Multi-Gigabit Radio System Demonstrators for Next Generation Mobile Networks

Licentiate thesis, 2015

Driven by the exponential growth in mobile broadband subscriptions and mobile data traffic, transport capacity of mobile networks has to be enhanced accordingly, including wireless backhaul and the emerging fronthaul networks. Utilizing wide bandwidth is the most straightforward way to capacity upgrade. Millimeter-wave frequency bands with large available bandwidth offer the opportunities to realize high capacity wireless links. However, there are challenges associated with the radio link implementation. For example, wide bandwidth is required for components like low noise amplifiers, power amplifiers, modulators and demodulators (modems). Another challenge is the signal quality degradation due to high frequency impairments. The solutions presented in the thesis are applicable to implementations based on commercially available hardware. Multi-gigabit modems are proposed using simple modulation differential quadrature phase shift keying (DQPSK), which do not need carrier recovery and power hungry mixed signal devices. To improve spectral efficiency, a 16-QAM modem is designed with optimized hardware efficiency.
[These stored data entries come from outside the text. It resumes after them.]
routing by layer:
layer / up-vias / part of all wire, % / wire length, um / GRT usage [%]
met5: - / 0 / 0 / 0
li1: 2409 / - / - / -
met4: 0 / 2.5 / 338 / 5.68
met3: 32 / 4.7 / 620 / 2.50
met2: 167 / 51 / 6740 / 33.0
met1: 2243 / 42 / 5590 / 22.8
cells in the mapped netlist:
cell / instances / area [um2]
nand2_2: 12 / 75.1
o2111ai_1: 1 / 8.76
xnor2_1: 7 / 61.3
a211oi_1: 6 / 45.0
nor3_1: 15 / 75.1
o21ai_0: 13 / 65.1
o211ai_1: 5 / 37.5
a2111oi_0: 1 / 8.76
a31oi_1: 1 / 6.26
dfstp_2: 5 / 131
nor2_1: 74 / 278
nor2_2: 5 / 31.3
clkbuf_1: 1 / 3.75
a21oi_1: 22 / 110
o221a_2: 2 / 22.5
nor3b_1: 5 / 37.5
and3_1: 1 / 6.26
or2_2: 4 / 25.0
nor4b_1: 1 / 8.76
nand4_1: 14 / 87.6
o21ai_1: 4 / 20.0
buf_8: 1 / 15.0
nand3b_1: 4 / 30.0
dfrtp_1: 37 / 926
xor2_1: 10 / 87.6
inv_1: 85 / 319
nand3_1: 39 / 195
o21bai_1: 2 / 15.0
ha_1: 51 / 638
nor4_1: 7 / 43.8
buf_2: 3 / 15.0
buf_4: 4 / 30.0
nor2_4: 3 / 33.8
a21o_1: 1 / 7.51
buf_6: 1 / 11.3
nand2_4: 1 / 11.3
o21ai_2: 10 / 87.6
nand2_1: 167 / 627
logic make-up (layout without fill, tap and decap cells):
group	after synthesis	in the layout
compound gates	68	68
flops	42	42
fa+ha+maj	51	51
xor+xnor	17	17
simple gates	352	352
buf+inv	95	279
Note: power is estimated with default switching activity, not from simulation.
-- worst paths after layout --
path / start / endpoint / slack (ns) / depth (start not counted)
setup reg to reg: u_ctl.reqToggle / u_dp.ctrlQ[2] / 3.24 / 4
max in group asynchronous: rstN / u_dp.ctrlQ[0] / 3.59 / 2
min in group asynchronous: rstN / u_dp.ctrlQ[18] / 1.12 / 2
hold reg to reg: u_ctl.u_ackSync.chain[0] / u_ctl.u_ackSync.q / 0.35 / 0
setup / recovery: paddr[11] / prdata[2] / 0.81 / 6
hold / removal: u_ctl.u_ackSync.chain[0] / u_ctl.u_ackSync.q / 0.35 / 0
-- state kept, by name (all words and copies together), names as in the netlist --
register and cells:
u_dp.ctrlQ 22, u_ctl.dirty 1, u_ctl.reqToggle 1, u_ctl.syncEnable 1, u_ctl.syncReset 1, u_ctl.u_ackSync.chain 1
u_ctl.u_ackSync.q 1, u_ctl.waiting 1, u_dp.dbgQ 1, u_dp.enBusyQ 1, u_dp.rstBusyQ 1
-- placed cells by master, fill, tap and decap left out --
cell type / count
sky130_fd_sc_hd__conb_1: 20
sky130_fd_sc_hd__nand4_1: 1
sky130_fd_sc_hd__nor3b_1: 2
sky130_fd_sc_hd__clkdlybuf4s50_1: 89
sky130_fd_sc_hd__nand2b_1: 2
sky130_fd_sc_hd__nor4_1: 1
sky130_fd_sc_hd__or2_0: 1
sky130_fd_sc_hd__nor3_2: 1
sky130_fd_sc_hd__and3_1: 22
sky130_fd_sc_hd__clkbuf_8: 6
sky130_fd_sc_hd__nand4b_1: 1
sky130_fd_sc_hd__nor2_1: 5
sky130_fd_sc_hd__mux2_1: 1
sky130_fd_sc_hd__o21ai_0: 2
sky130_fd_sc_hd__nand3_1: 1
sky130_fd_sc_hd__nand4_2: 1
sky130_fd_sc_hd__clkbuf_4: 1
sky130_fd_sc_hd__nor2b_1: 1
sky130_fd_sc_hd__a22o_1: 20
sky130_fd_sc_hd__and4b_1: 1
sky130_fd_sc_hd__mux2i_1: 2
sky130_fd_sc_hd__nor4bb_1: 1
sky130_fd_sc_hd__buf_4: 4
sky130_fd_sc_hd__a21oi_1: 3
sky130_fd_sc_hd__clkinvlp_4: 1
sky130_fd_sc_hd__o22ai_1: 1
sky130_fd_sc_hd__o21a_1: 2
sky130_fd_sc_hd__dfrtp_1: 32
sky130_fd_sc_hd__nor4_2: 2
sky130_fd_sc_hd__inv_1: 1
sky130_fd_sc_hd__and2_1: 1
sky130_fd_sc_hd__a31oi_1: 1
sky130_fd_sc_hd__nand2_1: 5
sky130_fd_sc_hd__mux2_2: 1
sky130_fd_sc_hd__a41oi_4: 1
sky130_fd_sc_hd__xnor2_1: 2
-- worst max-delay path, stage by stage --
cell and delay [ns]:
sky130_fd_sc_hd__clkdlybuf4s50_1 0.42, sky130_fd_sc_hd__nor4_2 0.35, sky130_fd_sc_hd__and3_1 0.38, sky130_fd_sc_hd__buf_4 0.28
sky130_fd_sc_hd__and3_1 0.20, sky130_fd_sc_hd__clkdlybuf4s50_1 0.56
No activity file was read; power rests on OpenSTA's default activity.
File: src/rtl/hz_pkg.sv
package hz_pkg;
    localparam int STG_IF = 0;
    localparam int STG_ID = 1;
    localparam int STG_OF = 2;
    localparam int STG_EX = 3;
    localparam int STG_WO = 4;
    localparam int NSTG   = 5;
    localparam int NSRC   = 2;

    typedef enum logic [1:0] {
        FWD_REG = 2'd0,
        FWD_WO  = 2'd1,
        FWD_RET = 2'd2
    } fwd_src_e;

    typedef enum logic {
        ST_FLOW  = 1'b0,
        ST_HOLD2 = 1'b1
    } raw_state_e;
endpackage

File: src/rtl/hz_mem_arb.sv
module hz_mem_arb (
    input  logic if_vld,
    input  logic if_mem,
    input  logic of_vld,
    input  logic of_mem,
    output logic port_conflict,
    output logic grant_of
);
    logic if_wants;
    logic of_wants;

    always_comb begin
        if_wants      = if_vld & if_mem;
        of_wants      = of_vld & of_mem;
        grant_of      = of_wants;
        port_conflict = if_wants & of_wants;
    end
endmodule

File: src/rtl/hz_raw_fsm.sv
module hz_raw_fsm
    import hz_pkg::*;
#(
    parameter int REG_W = 5
) (
    input  logic                       clk,
    input  logic                       rst_n,
    input  logic                       fwd_en,
    input  logic                       of_vld,
    input  logic                       ex_vld,
    input  logic                       wo_vld,
    input  logic [NSRC-1:0][REG_W-1:0] of_src,
    input  logic [REG_W-1:0]           ex_dst,
    input  logic [REG_W-1:0]           wo_dst,
    output logic                       raw_stall
);
    localparam logic [REG_W-1:0] REG_ZERO = '0;

    raw_state_e      state_q;
    raw_state_e      state_nxt;
    logic [NSRC-1:0] hit_ex;
    logic [NSRC-1:0] hit_wo;
    logic            raw_ex;
    logic            raw_wo;

    for (genvar s = 0; s < NSRC; s++) begin : g_cmp
        assign hit_ex[s] = (of_src[s] != REG_ZERO) && (of_src[s] == ex_dst);
        assign hit_wo[s] = (of_src[s] != REG_ZERO) && (of_src[s] == wo_dst);
    end

    assign raw_ex = !fwd_en && of_vld && ex_vld && (|hit_ex);
    assign raw_wo = !fwd_en && of_vld && wo_vld && (|hit_wo);

    always_ff @(posedge clk or negedge rst_n) begin
        if (!rst_n) begin
            state_q <= ST_FLOW;
        end else begin
            state_q <= state_nxt;
        end
    end

    always_comb begin
        state_nxt = state_q;
        unique case (state_q)
            ST_FLOW: begin
                if (raw_ex) begin
                    state_nxt = ST_HOLD2;
                end
            end
            ST_HOLD2: begin
                state_nxt = raw_ex ? ST_HOLD2 : ST_FLOW;
            end
        endcase
    end

    always_comb begin
        raw_stall = 1'b0;
        unique case (state_q)
            ST_FLOW:  raw_stall = raw_ex | raw_wo;
            ST_HOLD2: raw_stall = 1'b1;
        endcase
    end
endmodule
File: src/rtl/rtc_pkg.sv
package rtc_pkg;

  typedef struct packed {
    logic [6:0] sec;
    logic [6:0] min;
    logic [4:0] hour;
    logic [2:0] wday;
    logic [4:0] mday;
    logic [3:0] mon;
    logic [6:0] year;
  } rtc_time_t;

  typedef struct packed {
    logic [7:0] sec;
    logic [7:0] min;
    logic [7:0] hour;
    logic [7:0] wday;
    logic [7:0] mday;
    logic [7:0] mon;
    logic [7:0] year;
  } rtc_bytes_t;

  localparam logic [2:0] OSC_RUN = 3'b010;

  function automatic logic [7:0] enc_byte(input logic [6:0] v, input logic bin);
    logic [6:0] t;
    t = v / 7'd10;
    return bin ? {1'b0, v} : {t[3:0], 4'(v - t * 7'd10)};
  endfunction

  function automatic logic [6:0] dec_byte(input logic [7:0] b, input logic bin);
    return bin ? b[6:0] : 7'({3'b0, b[7:4]} * 7'd10 + {3'b0, b[3:0]});
  endfunction

  function automatic logic [7:0] enc_hour(input logic [4:0] h, input logic bin,
                                          input logic h24);
    logic [4:0] h12;
    h12 = (h >= 5'd12) ? h - 5'd12 : h;
    if (h24) return enc_byte({2'b0, h}, bin);
    return enc_byte({2'b0, h12}, bin) | ((h >= 5'd12) ? 8'h80 : 8'h00);
  endfunction

  function automatic logic [4:0] dec_hour(input logic [7:0] b, input logic bin,
                                          input logic h24);
    logic [6:0] v;
    v = dec_byte({1'b0, b[6:0]}, bin);
    if (h24) return dec_byte(b, bin)[4:0];
    return v[4:0] + (b[7] ? 5'd12 : 5'd0);
  endfunction

  function automatic logic [4:0] month_days(input logic [3:0] mon, input logic [6:0] yy);
    logic [15:0] full;
    logic        leap;
    full = 16'd2000 + {9'b0, yy};
    leap = (full % 16'd4 == 16'd0) &&
           ((full % 16'd100 != 16'd0) || (full % 16'd400 == 16'd0));
    case (mon)
      4'd4, 4'd6, 4'd9, 4'd11: return 5'd30;
      4'd2:                    return leap ? 5'd29 : 5'd28;
      default:                 return 5'd31;
    endcase
  endfunction

endpackage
This in turn relaxes the demand on the sampling rate of analog to digital converters (ADC) and the resource requirement on digital signal processing. As proof-of-concept demonstration, DQPSK modems are implemented and verified at 2.5 and 5 Gbps. A 5 Gbps radio system based on the hardware efficient 16-QAM modem is also demonstrated at 70/80 GHz (E-band). The presented modems and systems address challenges in applying wide bandwidth/high symbol rate to realizing high capacity. Moreover, it defines the baseline for further capacity enhancement when combined with high spectral efficiency techniques. Besides the mobile backhaul application, high capacity wireless links are required to support the mobile fronthaul as a new network segment, which connects a centralized baseband pool to distributed remote radio units. A data-rate adaptable DQPSK modem solution is proposed for digital wireless fronthaul to transmit multi-gigabit CPRI (common public radio interface). An E-band digital fronthaul link is implemented using this modem at 5 Gbps. To overcome the low bandwidth efficiency of the digital fronthaul, an analog fronthaul technology is introduced as an enabler for cost efficient and scalable fronthaul networks. An analog fronthaul link is demonstrated at E-band complemented with phase noise mitigation for 64-QAM LTE transmission.